O candidato do Missão à Presidência da República, Renan Santos, afirmou nesta quinta-feira (13) que uma pessoa acessou o e-mail de um senador e confirmou sua filiação ao partido. O Tribunal Superior Eleitoral (TSE) negou hackeamento e apontou que houve acesso às credenciais do Missão para o registro.
O ministro Kassio Nunes Marques, presidente do TSE, ordenou por volta das 15h30 nesta quinta o cancelamento da filiação ao Missão e o restabelecimento do vínculo do senador com o PL para fins de registro de candidatura à Presidência. O Missão compartilhou um documento com a imprensa, detalhando os dados usados pelo indivíduo desconhecido que efetuou a filiação.
Renan Santos disse em vídeo distribuído à imprensa que alguém se passando pelo senador realizou o cadastro no sistema do partido. O candidato reforçou que o gabinete do senador tinha ciência do ocorrido, mas não agiu para regularizar a situação. O partido negou falhas internas e prometeu colaborar para descobrir quem realizou a ação.

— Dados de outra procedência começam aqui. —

### config.mk
export PLATFORM = sky130hd
export DESIGN_NAME = frontEnd
export DESIGN_NICKNAME = d
export VERILOG_FILES = /design/src/source/rafiFrontPkg.sv /design/src/source/insnBuffer.sv /design/src/source/opDecoder.sv /design/src/source/decodeStage.sv /design/src/source/frontEnd.sv
export VERILOG_INCLUDE_DIRS = /design/src /design/src/source
export SDC_FILE = /design/constraint.sdc
export NUM_CORES = 1
export LEC_CHECK = 0
export BUFFER_PORTS_ARGS = -buffer_cell sky130_fd_sc_hd__buf_2
export CAP_MARGIN = 20
export CORE_MARGIN = 2
export CORE_UTILIZATION = 45
export CTS_BUF_LIST = sky130_fd_sc_hd__clkbuf_8
export DETAILED_ROUTE_END_ITERATION = 7
export GPL_ROUTABILITY_DRIVEN = 0
export PLACE_DENSITY = 0.62
export REMOVE_ABC_BUFFERS = 1
export SKIP_LAST_GASP = 1
export SYNTH_ARGS = -nofsm -noshare
export SYNTH_HDL_FRONTEND = slang
export SYNTH_SLANG_ARGS = --single-unit
export TNS_END_PERCENT = 30
### constraint.sdc
create_clock -name clk -period 5 [get_ports clk]
set_input_delay 0.25 -clock clk [delete_from_list [all_inputs] [get_ports clk]]
set_output_delay 0.25 -clock clk [all_outputs]
set_load 0.005 [all_outputs]
### src/source/rafiFront_defs.svh
// ********************
// buffer depth must stay a power of two, pointers wrap without a compare
// ********************
`ifndef RAFI_FRONT_DEFS_SVH
`define RAFI_FRONT_DEFS_SVH

// halfword slots in the instruction buffer
`define BUF_DEPTH 8

// pointer width, log2 of the depth
`define BUF_PTR_W 3

// count width, one bit more than the pointer so a full buffer is visible
`define BUF_CNT_W 4

// exception codes as defined by the privileged spec
`define TRAP_ILLEGAL_INSN 4'd2
`define TRAP_INSN_PAGE_FAULT 4'd12

// width of a CSR address in the SYSTEM encoding
`define CSR_ADDR_W 12

`endif

### src/source/rafiFrontPkg.sv
// ********************
// types shared by the decode front end
// ********************
package rafiFrontPkg;
    `include "rafiFront_defs.svh"

    // RV32 base format fields
    typedef struct packed {
        logic [6:0] funct7;
        logic [4:0] rs2;
        logic [4:0] rs1;
        logic [2:0] funct3;
        logic [4:0] rd;
        logic [6:0] opcode;
    } rvFields_t;

    // same word seen as two buffer halfwords
    typedef struct packed {
        logic [15:0] high;
        logic [15:0] low;
    } halfPair_t;

    typedef union packed {
        rvFields_t fields;
        halfPair_t halves;
    } insnWord_u;

    typedef struct packed {
        logic [31:0] pc;
        logic [15:0] insn;
        logic fault;
        logic interruptValid;
        logic [3:0] interruptCode;
    } bufEntry_t;

    typedef enum logic [3:0] {
        OP_NONE,
        OP_ALU_REG,
        OP_ALU_IMM,
        OP_LOAD,
        OP_STORE,
        OP_BRANCH,
        OP_JAL,
        OP_JALR,
        OP_LUI,
        OP_AUIPC,
        OP_SYSTEM
    } opClass_e;

    typedef struct packed {
        opClass_e opClass;
        logic [4:0] rd;
        logic [4:0] rs1;
        logic [4:0] rs2;
        logic [31:0] imm;
        logic isUnknown;
    } op_t;

    typedef struct packed {
        logic valid;
        logic isInterrupt;
        logic [3:0] code;
        logic [31:0] value;
    } trapInfo_t;

    typedef struct packed {
        logic valid;
        logic [31:0] pc;
        insnWord_u insn;
        op_t op;
        logic isCompressed;
        logic [`CSR_ADDR_W-1:0] csrAddr;
        trapInfo_t trapInfo;
    } decodeOut_t;
endpackage

### src/source/insnBuffer.sv
// ********************
// writes are dropped while full or during flush, pops are never checked
// against the count, the decode stage guarantees they are legal
// ********************
`timescale 1ns/100ps
`include "rafiFront_defs.svh"

module insnBuffer
    import rafiFrontPkg::*;
(
    input  logic clk,
    input  logic reset,
    input  logic flush,
    input  logic wrEn,
    input  bufEntry_t wrEntry,
    output logic full,
    output bufEntry_t readLow,
    output bufEntry_t readHigh,
    output logic [`BUF_CNT_W-1:0] readableCount,
    input  logic popLow,
    input  logic popHigh
);
    bufEntry_t entries [`BUF_DEPTH];
    logic [`BUF_PTR_W-1:0] rdPtr;
    logic [`BUF_PTR_W-1:0] rdPtrNext;
    logic [`BUF_PTR_W-1:0] wrPtr;
    logic [`BUF_CNT_W-1:0] count;
    logic push;
    logic [1:0] popCount;

    assign full = count == `BUF_CNT_W'(`BUF_DEPTH);
    assign readableCount = count;

    // flush beats a write in the same cycle
    assign push = wrEn && !full && !flush;

    // popHigh only counts together with popLow
    assign popCount = popLow ? (popHigh ? 2'd2 : 2'd1) : 2'd0;

    assign rdPtrNext = rdPtr + 1'b1;
    assign readLow = entries[rdPtr];
    assign readHigh = entries[rdPtrNext];

    always_ff @(posedge clk) begin
        if (reset || flush) begin
            rdPtr <= '0;
            wrPtr <= '0;
            count <= '0;
        end
        else begin
            if (push) begin
                wrPtr <= wrPtr + 1'b1;
            end
            rdPtr <= rdPtr + `BUF_PTR_W'(popCount);
            count <= count + `BUF_CNT_W'(push) - `BUF_CNT_W'(popCount);
        end
    end

    // storage
    always_ff @(posedge clk) begin
        if (push) begin
            entries[wrPtr] <= wrEntry;
        end
    end
endmodule

### src/source/opDecoder.sv
// ********************
// purely combinational, op classes only, no funct3 detail is passed on
// ********************
`timescale 1ns/100ps

module opDecoder
    import rafiFrontPkg::*;
(
    input  insnWord_u insn,
    input  logic isCompressed,
    output op_t op
);
    localparam logic [6:0] OPC_OP = 7'b0110011;
    localparam logic [6:0] OPC_OP_IMM = 7'b0010011;
    localparam logic [6:0] OPC_LOAD = 7'b0000011;
    localparam logic [6:0] OPC_STORE = 7'b0100011;
    localparam logic [6:0] OPC_BRANCH = 7'b1100011;
    localparam logic [6:0] OPC_JAL = 7'b1101111;
    localparam logic [6:0] OPC_JALR = 7'b1100111;
    localparam logic [6:0] OPC_LUI = 7'b0110111;
    localparam logic [6:0] OPC_AUIPC = 7'b0010111;
    localparam logic [6:0] OPC_SYSTEM = 7'b1110011;

    rvFields_t f;
    logic [15:0] c;
    logic [31:0] immI;
    logic [31:0] immS;
    logic [31:0] immB;
    logic [31:0] immJ;
    logic [31:0] immU;
    logic [31:0] immCi;
    logic [31:0] immCls;
    logic [31:0] immCj;
    logic [31:0] immCb;
    logic legal;

    // compressed 3-bit register fields name x8..x15
    function automatic logic [4:0] cReg(input logic [2:0] idx);
        return {2'b01, idx};
    endfunction

    // immediates of both formats
    always_comb begin
        f = insn.fields;
        c = insn.halves.low;
        immI = {{20{f.funct7[6]}}, f.funct7, f.rs2};
        immS = {{20{f.funct7[6]}}, f.funct7, f.rd};
        immB = {{19{f.funct7[6]}}, f.funct7[6], f.rd[0], f.funct7[5:0], f.rd[4:1], 1'b0};
        immJ = {{11{f.funct7[6]}}, f.funct7[6], f.rs1, f.funct3, f.rs2[0], f.funct7[5:0],
                f.rs2[4:1], 1'b0};
        immU = {f.funct7, f.rs2, f.rs1, f.funct3, 12'h000};
        immCi = {{26{c[12]}}, c[12], c[6:2]};
        immCls = {25'h0, c[5], c[12:10], c[6], 2'b00};
        immCj = {{21{c[12]}}, c[8], c[10:9], c[6], c[7], c[2], c[11], c[5:3], 1'b0};
        immCb = {{24{c[12]}}, c[6:5], c[2], c[11:10], c[4:3], 1'b0};
    end

    always_comb begin
        op = '0;
        legal = 1'b0;
        if (!isCompressed) begin
            op.rd = f.rd;
            op.rs1 = f.rs1;
            op.rs2 = f.rs2;
            case (f.opcode)
                OPC_OP: begin
                    op.opClass = OP_ALU_REG;
                    legal = (f.funct7 == 7'h00) ||
                            (f.funct7 == 7'h20 && f.funct3 inside {3'b000, 3'b101});
                end
                OPC_OP_IMM: begin
                    op.opClass = OP_ALU_IMM;
                    op.rs2 = '0;
                    op.imm = immI;
                    // shift forms reuse funct7 as a fixed field
                    if (f.funct3 == 3'b001) begin
                        legal = f.funct7 == 7'h00;
                    end
                    else if (f.funct3 == 3'b101) begin
                        legal = f.funct7 inside {7'h00, 7'h20};
                    end
                    else begin
                        legal = 1'b1;
                    end
                end
                OPC_LOAD: begin
                    op.opClass = OP_LOAD;
                    op.rs2 = '0;
                    op.imm = immI;
                    legal = f.funct3 inside {3'b000, 3'b001, 3'b010, 3'b100, 3'b101};
                end
                OPC_STORE: begin
                    op.opClass = OP_STORE;
                    op.rd = '0;
                    op.imm = immS;
                    legal = f.funct3 inside {3'b000, 3'b001, 3'b010};
                end
                OPC_BRANCH: begin
                    op.opClass = OP_BRANCH;
                    op.rd = '0;
                    op.imm = immB;
                    legal = !(f.funct3 inside {3'b010, 3'b011});
                end
                OPC_JAL: begin
                    op.opClass = OP_JAL;
                    op.rs1 = '0;
                    op.rs2 = '0;
                    op.imm = immJ;
                    legal = 1'b1;
                end
                OPC_JALR: begin
                    op.opClass = OP_JALR;
                    op.rs2 = '0;
                    op.imm = immI;
                    legal = f.funct3 == 3'b000;
                end
                OPC_LUI, OPC_AUIPC: begin
                    op.opClass = (f.opcode == OPC_LUI) ? OP_LUI : OP_AUIPC;
                    op.rs1 = '0;
                    op.rs2 = '0;
                    op.imm = immU;
                    legal = 1'b1;
                end
                OPC_SYSTEM: begin
                    op.opClass = OP_SYSTEM;
                    op.rs2 = '0;
                    op.imm = immI;
                    legal = f.funct3 != 3'b100;
                end
                default: begin
                    legal = 1'b0;
                end
            endcase
        end
        else begin
            // funct3 and quadrant pick the form
            case ({c[15:13], c[1:0]})
                5'b010_00, 5'b110_00: begin
                    op.opClass = c[15] ? OP_STORE : OP_LOAD;
                    op.rd = c[15] ? 5'd0 : cReg(c[4:2]);
                    op.rs1 = cReg(c[9:7]);
                    op.rs2 = c[15] ? cReg(c[4:2]) : 5'd0;
                    op.imm = immCls;
                    legal = 1'b1;
                end
                5'b000_01, 5'b010_01: begin
                    // c.addi adds to rd, c.li adds to x0
                    op.opClass = OP_ALU_IMM;
                    op.rd = c[11:7];
                    op.rs1 = c[14] ? 5'd0 : c[11:7];
                    op.imm = immCi;
                    legal = 1'b1;
                end
                5'b101_01: begin
                    op.opClass = OP_JAL;
                    op.imm = immCj;
                    legal = 1'b1;
                end
                5'b110_01: begin
                    op.opClass = OP_BRANCH;
                    op.rs1 = cReg(c[9:7]);
                    op.imm = immCb;
                    legal = 1'b1;
                end
                5'b100_10: begin
                    // c.mv when bit 12 is clear, c.add when set
                    op.opClass = OP_ALU_REG;
                    op.rd = c[11:7];
                    op.rs1 = c[12] ? c[11:7] : 5'd0;
                    op.rs2 = c[6:2];
                    legal = (c[11:7] != 5'd0) && (c[6:2] != 5'd0);
                end
                default: begin
                    legal = 1'b0;
                end
            endcase
        end
        if (!legal) begin
            op = '0;
            op.isUnknown = 1'b1;
        end
    end
endmodule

O documento de quatro páginas do Missão indica que a filiação foi feita por um terceiro não identificado. Houve duas tentativas de registro: uma em dois de agosto, que exigia pagamento de R$ 4.789,68, e outra em doze de agosto, sem contribuição financeira. Nesta segunda tentativa, o partido identificou divergência entre o CPF cadastrado e o título de eleitor.